Bei nicht wenigen Studierenden taucht nach dem Studienabschluss (Lizentiat, Master) die Frage auf, ob ein Doktorat eine sinnvolle Weiterbildung sein könnte. Diese Option eröffnet sich, wenn die Abschlussnote im Hauptfach die für eine Dissertation geforderte Limite erreicht. Diese Limite wird durch die zuständige Fakultät definiert (vgl. Fakultätsreglement).
Der Stellenwert eines Doktorats wird je nach Studienfach und Fakultät unterschiedlich beurteilt. An der medizinischen Fakultät schliesst der grösste Teil der Studierenden mit dem Doktorat ab, der Doktortitel ist Teil der beruflichen Identität und wird von den PatientInnen auch so wahrgenommen. An der naturwissenschaftlichen Fakultät schreibt immerhin noch ein gutes Drittel der AbsolventInnen eine Dissertation, währenddessen an den übrigen Fakultäten der Anteil der Doktorierenden deutlich kleiner ist.
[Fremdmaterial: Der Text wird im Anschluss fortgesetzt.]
[src/rtl/alarm_controller.sv]
// Car-alarm controller: arms, triggers and sounds the siren from ignition and
// door sensors, timing every delay in pulses of the shared 1 Hz enable.
module alarm_controller #(
   parameter int unsigned T_ARM_DELAY       = 6,
   parameter int unsigned T_DRIVER_DELAY    = 8,
   parameter int unsigned T_PASSENGER_DELAY = 15,
   parameter int unsigned T_ALARM_ON        = 10,
   parameter int unsigned CNT_W             = 4
) (
   input  logic       clock,
   input  logic       reset,
   input  logic       one_hz_enable,
   input  logic       ignition,
   input  logic       driver_door,
   input  logic       passenger_door,
   output logic       enable_siren,
   output logic       half_hz_enable,
   output logic       status,
   output logic [2:0] state
);

   typedef enum logic [2:0] {
      ST_ARMED      = 3'd0,
      ST_TRIGGERED  = 3'd1,
      ST_ALARM      = 3'd2,
      ST_DISARMED   = 3'd3,
      ST_WAIT_DOOR  = 3'd4,
      ST_WAIT_CLOSE = 3'd5,
      ST_ARM_DELAY  = 3'd6
   } state_e;

   localparam logic [CNT_W-1:0] LD_ARM   = CNT_W'(T_ARM_DELAY);
   localparam logic [CNT_W-1:0] LD_DRV   = CNT_W'(T_DRIVER_DELAY);
   localparam logic [CNT_W-1:0] LD_PAS   = CNT_W'(T_PASSENGER_DELAY);
   localparam logic [CNT_W-1:0] LD_ALARM = CNT_W'(T_ALARM_ON);
   localparam logic [CNT_W-1:0] ONE      = CNT_W'(1);

   state_e           state_q, state_d;
   logic [CNT_W-1:0] timer_q, timer_d;
   logic             half_q;
   logic             any_door;
   logic             expire;

   assign any_door = driver_door | passenger_door;
   assign expire   = one_hz_enable && (timer_q == ONE);

   always_ff @(posedge clock or posedge reset) begin
      if (reset) begin
         state_q <= ST_ARMED;
         timer_q <= '0;
         half_q  <= 1'b0;
      end else begin
         state_q <= state_d;
         timer_q <= timer_d;
         if (one_hz_enable) half_q <= ~half_q;
      end
   end

   // Next state and timer; a load on a transition edge swallows any coincident pulse.
   always_comb begin
      state_d = state_q;
      timer_d = timer_q;
      if (ignition) begin
         state_d = ST_DISARMED;
      end else begin
         case (state_q)
            ST_ARMED: begin
               if (driver_door) begin
                  state_d = ST_TRIGGERED;
                  timer_d = LD_DRV;
               end else if (passenger_door) begin
                  state_d = ST_TRIGGERED;
                  timer_d = LD_PAS;
               end
            end
            ST_TRIGGERED: begin
               if (expire) begin
                  state_d = ST_ALARM;
                  timer_d = LD_ALARM;
               end else if (one_hz_enable) begin
                  timer_d = timer_q - ONE;
               end
            end
            ST_ALARM: begin
               if (any_door) begin
                  timer_d = LD_ALARM;
               end else if (expire) begin
                  state_d = ST_ARMED;
               end else if (one_hz_enable) begin
                  timer_d = timer_q - ONE;
               end
            end
            ST_DISARMED:  state_d = ST_WAIT_DOOR;
            ST_WAIT_DOOR: if (driver_door) state_d = ST_WAIT_CLOSE;
            ST_WAIT_CLOSE: begin
               if (!any_door) begin
                  state_d = ST_ARM_DELAY;
                  timer_d = LD_ARM;
               end
            end
            ST_ARM_DELAY: begin
               if (any_door) begin
                  state_d = ST_WAIT_CLOSE;
               end else if (expire) begin
                  state_d = ST_ARMED;
               end else if (one_hz_enable) begin
                  timer_d = timer_q - ONE;
               end
            end
            default: state_d = ST_ARMED;
         endcase
      end
   end

   // Moore decode from registered state only.
   assign enable_siren   = (state_q == ST_ALARM);
   assign half_hz_enable = half_q;
   assign status         = (state_q == ST_ARMED) ? half_q :
                           ((state_q == ST_TRIGGERED) || (state_q == ST_ALARM));
   assign state          = state_q;

endmodule

[config.mk]
export PLATFORM = sky130hd
export DESIGN_NAME = alarm_controller
export DESIGN_NICKNAME = d
export VERILOG_FILES = /design/src/rtl/alarm_controller.sv
export SDC_FILE = /design/constraint.sdc
export NUM_CORES = 1
export LEC_CHECK = 0
export CORE_MARGIN = 1
export CORE_UTILIZATION = 47
export CTS_BUF_LIST = sky130_fd_sc_hd__clkbuf_4
export CTS_CLUSTER_DIAMETER = 60
export DETAILED_ROUTE_END_ITERATION = 8
export GPL_ROUTABILITY_DRIVEN = 1
export GPL_TIMING_DRIVEN = 0
export PLACE_DENSITY = 0.72
export SLEW_MARGIN = 0
export SYNTH_ARGS = -nofsm -noshare
export SYNTH_HDL_FRONTEND = slang
export SYNTH_SLANG_ARGS = --single-unit
[constraint.sdc]
create_clock -name clock -period 3.96 [get_ports clock]
set_input_delay 0.396 -clock clock [delete_from_list [all_inputs] [get_ports clock]]
set_output_delay 0.396 -clock clock [all_outputs]
set_load 0.01 [all_outputs]
After elaboration in Yosys (flattened, before gate mapping) --
Index checks and enable logic that the tools add are counted.
Operators by class: reduce and logical (&&, ||, !) cells 6, add/subtract/negate cells 1, equality and inequality tests 15, multiplexer cells 20, bitwise gates (word level) 3
Operators with widths (number):
- 4-bit two-way mux | 8
- 3-bit two-way mux | 9
- 3-bit case mux with 7 select lines | 1
- 4-bit case mux with 5 select lines | 1
- 3-bit inequality test (second input constant) | 5
- 5-bit AND reduction | 2
- 3-bit == test (second input constant) | 3
- 3-bit by 2-bit == test with 1-bit output (second input constant) | 2
- 5-bit nonzero test | 1
- 4-bit by 1-bit == test with 1-bit output (second input constant) | 1
- 2-bit inequality test (second input constant) | 2
- 4-bit inequality test (second input constant) | 1
- 4-bit by 1-bit subtractor with 4-bit output (second input constant) | 1
- 3-bit by 1-bit == test with 1-bit output (second input constant) | 1
- 3-bit logical NOT | 1
- 1-bit inverter | 2
- 1-bit logical AND | 1
- 1-bit logical OR | 1
- 1-bit two-way mux | 1
- 1-bit OR | 1
Storage, ports and cells: bits in registers 8, output and inout port bits 6

Longest topological paths before layout --
Gate-level depths: netlist of the first run.
depth in word-level cells 6, depth in mapped cells 6, depth with buffers taken out 6

Worst setup path before layout of the first run --
OpenSTA, ideal clock, no wires.
kind reg-to-reg, start reg timer_q[1], end reg timer_q[1], data arrival time 1.809 ns, stages on the path, launching flop included 7, path slack 2.025 ns, period minus slack after synthesis 1.935 ns, data required time 3.834 ns, path buffers 0, cells stage by stage dfrtp_1 > inv_1 > ha_1 > or3b_4 > and2_4 > o311a_1 > o32a_1
On the way: cells in the longest elaborated chain, start to end 5, elaborated cells between the ends (all ways) 9, classes of those cells add/sub (1); eq/ne (1); mux (6); reduce/logical (1)
RTL lines:
- start, declared | line 39 | logic [CNT_W-1:0] timer_q, timer_d;
- start signal, assigned | line 54 | timer_q <= timer_d;
- 4-bit by 1-bit subtractor with 4-bit output / 4-bit by 1-bit == test with 1-bit output (equally long branches)
- 4-bit two-way mux / 1-bit logical AND (equally long branches)
- 4-bit two-way mux | line 87 | end else if (expire) begin
- 4-bit two-way mux, on equally long branches | line 102, 85
- 4-bit case mux with 5 select lines (*) | line 66 | case (state_q)
Every way passes the cells marked *; elsewhere a longest branch is shown, timed or not. The select of a mux whose other input is x is not followed. A chain may end at the register's enable or synchronous reset.

Worst setup path in the final report of the first run --
start reg state_q[2] (netlist: state[2]), end out status
On the way: cells in the longest elaborated chain, start to end 3, elaborated cells between the ends (all ways) 5, classes of those cells eq/ne (2); mux (1); reduce/logical (2)
RTL lines:
- start, declared | line 38 | state_e state_q, state_d;
- start signal, assigned | line 53 | state_q <= state_d;
- 3-bit by 1-bit == test with 1-bit output / 3-bit by 2-bit == test with 1-bit output (equally long branches) | line 119 | ((state_q == ST_TRIGGERED) || (state_q == ST_ALARM));
- 1-bit logical OR | line 119
- 1-bit two-way mux (*) | line 118 | assign status = (state_q == ST_ARMED) ? half_q :
- end, declared | line 18 | output logic status,
Every way passes the cells marked *; elsewhere a longest branch is shown, timed or not.

==> results.toml, run 1 <==
[finish]
layout.nets = 109
antenna_cells = 0
fin_util_pct = 63.23
finalNonFillerCells = 114
syn_to_final_growth_pct = 21.88
drive_gt1_share_pct = 9.091

[sta]
worst_pin_slew_ns = 0.5239
hold_slack_ns = 0.3836
fin_crit_sh_pct = 56.59
setup_tns_ns = 0
timing.final.ws_setup_ns = 1.719
min_period_ns = 2.241
final.setup_skew_ns = 0.003285
slew_viol_final = 0
setup_viol = 0
max_slew_margin_pct = 64.63
final-hold-violation-count = 0
fmax_mhz = 446.2
rsz0062_at_grt = "false"

[cts]
insertion_delay_ns = 0.24
cts.sinks = 8
cts_resized = 0
cts_root_buffer = "clkbuf_4"
cts_hold_buf = 0
post-cts-setup-buffers = 0
cts_tree = "done"
htreeDepth = 1
cts_max_path_buffers = 2
path_clk_slew_ns = 0.05
cts_buffers = 3

[global_route]
use_met2_pct = 37.70
track_usage_pct = 25.58
grtUsageMet3_pct = 1.111
grt_pass1_wl_um = 2766
top_usage_layer = "met1"
use_met1_pct = 39.04
grt_pass1_vias = 596
grt-ovfl-total = 0
grt_max_degree = 11
antenna_found_initial = 0

[worst_setup_path]
cp_max_fo = 10
r2r_slack_ns = 1.91
endpoint_kind = "output pin"
cp_slowest_cell = "clkdlybuf4s50_1"
cp_top_family = "buffers and inverters"
path_class = "reg -> out"
start_kind = "flop"
crit_required_ns = 3.56
arrival_ns = 1.84
slowest_delay_ns = 0.53
worst-path-buf-inv = 2
crit_chain = "clkbuf_1 -> a21oi_1 -> o31a_1 -> clkdlybuf4s50_1"

[synth]
yosysSeqAreaShare_pct = 28.93
ys_top_cells_by_area = "dfrtp_1 (29%), nand2_1 (5.4%), a21oi_1 (5.1%), ha_1 (3.6%), clkbuf_1 (2.7%)"
ys.flop_type = "dfrtp_1"
synth-simple-area-share_pct = 27.85
async_flop_share_pct = 100.0
syn_nets = 93
netlist.area_leader.share_pct = 28.93
synth_edf_count = 0
syn_avg_cell_area_um2 = 8.140
yosysTopAreaCell = "dfrtp_1"
synth_compound_area_share_pct = 32.91
yosys_warnings = 0
netlist_area_um2 = 691.9
synth.top_cells.by_count = "nand2_1 (10), dfrtp_1 (8), a21oi_1 (7)"
synthAdderAreaFrac_pct = 3.617
ys_types = 39
ys_ff_latch = 8
synth_xor_area_share_pct = 1.266
yosysMostFrequentCell = "nand2_1"
synth_mux_area_share_pct = 0
synth_top_family_by_area = "compound AO/OA/AOI/OAI gates"
syn_inst = 85

[placed_design]
io_buffers = 11
gp_congestion = 0.7890
dp_hpwl_um = 1312
post-place-ws_ns = 1.648
dpl.cell_count = 111

[floorplan]
coreArea_um2 = 1334
io-pin-count = 12
fp-row-count = 13
dieArea_um2 = 1630
die-width_um = 40.37
initial_core_util_pct = 51.88
die_h_um = 40.37

[power]
power.leakage_uw = 0.0003263
power.density_nw_per_um2 = 470.6
peakVddDrop_mv = 0.2721

[detailed_routing]
vias = 695
wl_per_cell_um = 14.41
ant_nets = 0
dr.pass1.iters = 4
routed_wl_um = 1643
viasPerCell = 6.096
drt_iter0_markers = 18
drc = 0

[status]
status = "finished, final reports clean"

[flow_run]
cap_violations = 0

[worst_hold_path]
hold_path_class = "in -> async"
==> per-layer routing <==
metal / vias up / share of wire [%]
met5: - / 0
met4: 0 / 2.1
met3: 4 / 2.7
met2: 16 / 47
met1: 322 / 48
li1: 353 / -
==> per-stage QoR <==
stage                     area (µm²)  total power [µW]
final                          843.3             396.9
after global routing           843.3             435.6
after CTS                      843.3             401.0
after detailed placement       820.8             340.4
after global placement         820.8             337.4
after floorplan                691.9             270.7
==> power breakdown <==
group	switching, µW	total [µW]	internal, µW
clock	22.4	56.7	34.3
sequential	36.6	147	110
combinational	94.9	193	98.4
==> area by class of cell <==
class	instances	area, µm²
Buffer	5	18.77
Clock buffer	3	22.52
Fill cell	121	490.5
Inverter	5	18.77
Multi-Input combinational cell	67	454.2
Sequential cell	8	200.2
Tap cell	15	18.77
Timing Repair Buffer	11	110.1
==> layout by cell type, fill, tap and decap left out, types with 2 or more instances in the layout <==
cell	n
clkbuf_1	5
clkbuf_4	3
nand2b_1	3
inv_1	5
a221oi_1	2
ha_1	2
nor2_1	5
nor2b_1	2
o311ai_0	2
dfrtp_1	8
o21ai_0	3
o31ai_1	2
a22oi_1	2
clkdlybuf4s50_1	11
a21oi_1	7
a31oi_1	2
and2_1	2
nand2_1	10
==> sequential cells by signal, summed over array words and instances, names as in the netlist <==
signal	cells
half_hz_enable	1
timer_q	4
state	3
==> worst register-to-register path, delay by kind of cell, from the launching register on <==
| kind | cells | cell delay (ns) |
|---|---|---|
| flip-flops | 1 | 0.42 |
| buffers and inverters | 1 | 0.10 |
| AO/OA/AOI/OAI | 2 | 0.67 |
| adder cells (fa/ha/maj) | 1 | 0.18 |
| AND/OR/NAND/NOR | 2 | 0.57 |
==> path summary, 6_finish.rpt <==
check	start	to	cells past startpoint
worst max-delay path	state[2]	status	4
worst min-delay path	reset	state[2]	2
worst max register to register	timer_q[1]	timer_q[1]	6
worst min register to register	half_hz_enable	half_hz_enable	1
max in group asynchronous	reset	timer_q[1]	2
min in group clock	half_hz_enable	half_hz_enable	1
==> cells by family (layout without fill, tap and decap cells) <==
logic type	after synthesis	in the layout
simple gates	33	33
fa+ha+maj	2	2
flops	8	8
xor+xnor	1	1
buf+inv	10	24
compound gates	31	31
Note: power is estimated with default switching activity, not from simulation.
==> inputs of run 2 (changes only) <==
--- a/config.mk
+++ b/config.mk
@@ -12,7 +12,7 @@
 export DETAILED_ROUTE_END_ITERATION = 8
 export GPL_ROUTABILITY_DRIVEN = 1
 export GPL_TIMING_DRIVEN = 0
-export PLACE_DENSITY = 0.72
+export PLACE_DENSITY = 0.75
 export SLEW_MARGIN = 0
 export SYNTH_ARGS = -nofsm -noshare
 export SYNTH_HDL_FRONTEND = slang
==> constraint.sdc (replaced) <==
create_clock -name clock -period 1.9 [get_ports clock]
set_input_delay 0.19 -clock clock [delete_from_list [all_inputs] [get_ports clock]]
set_output_delay 0.19 -clock clock [all_outputs]
set_load 0.01 [all_outputs]
==> run 2 against run 1 <==
Compared with the run above: the run now ends with negative setup slack left; sequential power is 130% higher; non-clock buffer count is 2 higher; count of clock-buffer cells in the layout stayed put; critical endpoint is now timer_q[1].
==> results.toml, run 2 (synthesized netlist as in run 1, its figures left out) <==
[global_route]
grt_pass1_wl_um = 2559
track_usage_pct = 23.58
grt_pass1_vias = 572
use_met1_pct = 36.68
grtUsageMet3_pct = 0.5556
use_met2_pct = 34.92
top_usage_layer = "met1"
grt-ovfl-total = 0
antenna_found_initial = 0
grt_max_degree = 19

[detailed_routing]
ant_nets = 0
viasPerCell = 6.259
drt_iter0_markers = 28
drc = 0
routed_wl_um = 1760
vias = 726
dr.pass1.iters = 4
wl_per_cell_um = 15.17

[worst_setup_path]
worst-path-buf-inv = 1
start_kind = "flop"
cp_max_fo = 3
cp_top_family = "compound AO/OA/AOI/OAI gates"
path_class = "reg -> reg"
arrival_ns = 2.04
crit_required_ns = 2.02
slowest_delay_ns = 0.39
crit_chain = "inv_2 -> ha_4 -> or3b_4 -> and2_4 -> o311a_1 -> o32a_1"
endpoint_kind = "flop"
cp_slowest_cell = "or3b_4"

[power]
switching_share_pct = 39.16
pwr-share-seq_pct = 36.9
power.density_nw_per_um2 = 1027
peakVddDrop_mv = 0.6233
p_comb_share_pct = 50.2
fin_total_pwr_uw = 921.1
clockPowerShare_pct = 13.0
p_switching_uw = 360.7
power.leakage_uw = 0.0003424
intPower_uw = 560.5

[cts]
path_clk_slew_ns = 0.05
cts.sinks = 8
cts_root_buffer = "clkbuf_4"
cts_buffers = 3
htreeDepth = 1
cts_max_path_buffers = 2
cts_tree = "done"
insertion_delay_ns = 0.24
cts_hold_buf = 0

[finish]
antenna_cells = 0
largest_register_ffs = 4
drive_gt1_share_pct = 21.78
layout.nets = 111
final_common_cell = "clkdlybuf4s50_1"
fin_util_pct = 67.26
final_cell_mix = "clkdlybuf4s50_1 (11), nand2_1 (10), a21oi_1 (6)"
syn_to_final_growth_pct = 29.66
stdcell_area_um2 = 897.1
finalNonFillerCells = 116
top_register = "timer_q"

[floorplan]
die-width_um = 40.37
fp-row-count = 13
initial_core_util_pct = 51.88
dieArea_um2 = 1630
die_h_um = 40.37
io-pin-count = 12
coreArea_um2 = 1334

[sta]
max_slew_margin_pct = 65.88
setup_tns_ns = -0.01391
slew_viol_final = 0
rsz0062_at_grt = "true"
fin_crit_sh_pct = 100.7
final-hold-violation-count = 0
min_period_ns = 1.914
setup_viol = 1
fmax_mhz = 522.5
final.setup_skew_ns = 0.001530
worst_pin_slew_ns = 0.5039
timing.final.ws_setup_ns = -0.01391

[status]
status = "complete, but fails checks"
failed_checks = "negative setup slack"

[placed_design]
io_buffers = 11
dp_hpwl_um = 1301
post_dp_cell_area_um2 = 823.3
dpl.cell_count = 111
gp_congestion = 0.8192

[worst_hold_path]
hold_path_class = "in -> async"

[flow_run]
cap_violations = 0
-- run 2: changes by cell type in the layout (fill, tap and decap cells not counted), moves of 3 or more --
cell / change
buf_4: +5
clkbuf_1: -3
dfrtp_2: +4
dfrtp_1: -4
-- run 2: area by class of cell --
| cell class | count | area [µm²] |
|---|---|---|
| clock buffer | 3 | 22.52 |
| buffer | 2 | 7.507 |
| multi-input combinational | 67 | 476.7 |
| tap | 15 | 18.77 |
| sequential | 8 | 205.2 |
| fill | 114 | 436.7 |
| timing repair buffer | 16 | 147.6 |
| inverter | 5 | 18.77 |
-- run 2: final timing paths --
kind                                start             end  depth (start not counted)  slack (ns)
max                            timer_q[1]      timer_q[1]                          6       -0.01
min                                 reset  half_hz_enable                          2        0.17
min reg2reg                half_hz_enable  half_hz_enable                          1        0.52
max reg2reg                    timer_q[1]      timer_q[1]                          6       -0.01
min in group clock         half_hz_enable  half_hz_enable                          1        0.52
max in group asynchronous           reset      timer_q[0]                          2        1.50
-- run 2: repair_timing --
item                       4_1_cts  5_1_grt
setup endpoints to repair        3        4
gates resized for setup          2        6
setup buffers                    2        3
pin swaps                        0        2
-- run 2: power by group through the flow --
stage               registers [µW]  clock network [µW]  logic, µW
finish                         340                 119        462
global route                   354                 129        506
CTS                            324                 127        412
detailed placement             310                   0        408
global placement               308                   0        397
floorplan                      300                   0        266
-- run 2: metrics by stage --
step                      worst slack (ns)  hold WS, ns
after floorplan                    0.01687     0.005658
after global placement             -0.1073       0.4343
after detailed placement           -0.1420       0.4387
after CTS                        0.0005380       0.1707
after global routing              -0.06816       0.2204
final                             -0.01391       0.1728
-- run 2: worst reg2reg max path: stages, from the launching register on --
cell and delay [ns]:
dfrtp_1 0.38, inv_2 0.08, ha_4 0.13, or3b_4 0.39
and2_4 0.18, o311a_1 0.28, o32a_1 0.35
-- run 2: metal layers --
metal | up-vias | routed length (µm)
li1 | 356 | -
met1 | 331 | 785
met2 | 33 | 839
met3 | 6 | 104
met4 | 0 | 31
met5 | - | 0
Ebenso unterschiedlich wie der Stellenwert des Doktorats an den verschiedenen Fakultäten sind die Arbeitsbedingungen der einzelnen DoktorandInnen. Sowohl der zeitliche Aufwand als auch die Betreuungssituation gestalten sich individuell in Abhängigkeit vom Dissertationsthema, der Betreuungsperson sowie den ökonomischen und sozialen Arbeitsbedingungen.
Aus dieser Vielfalt von Kriterien ergibt sich eine komplexe individuelle Ausgangssituation. Es ist daher wichtig, sich für den Entscheidungsprozess genügend Zeit zu nehmen, müssen doch viele Aspekte gegeneinander abgewogen werden.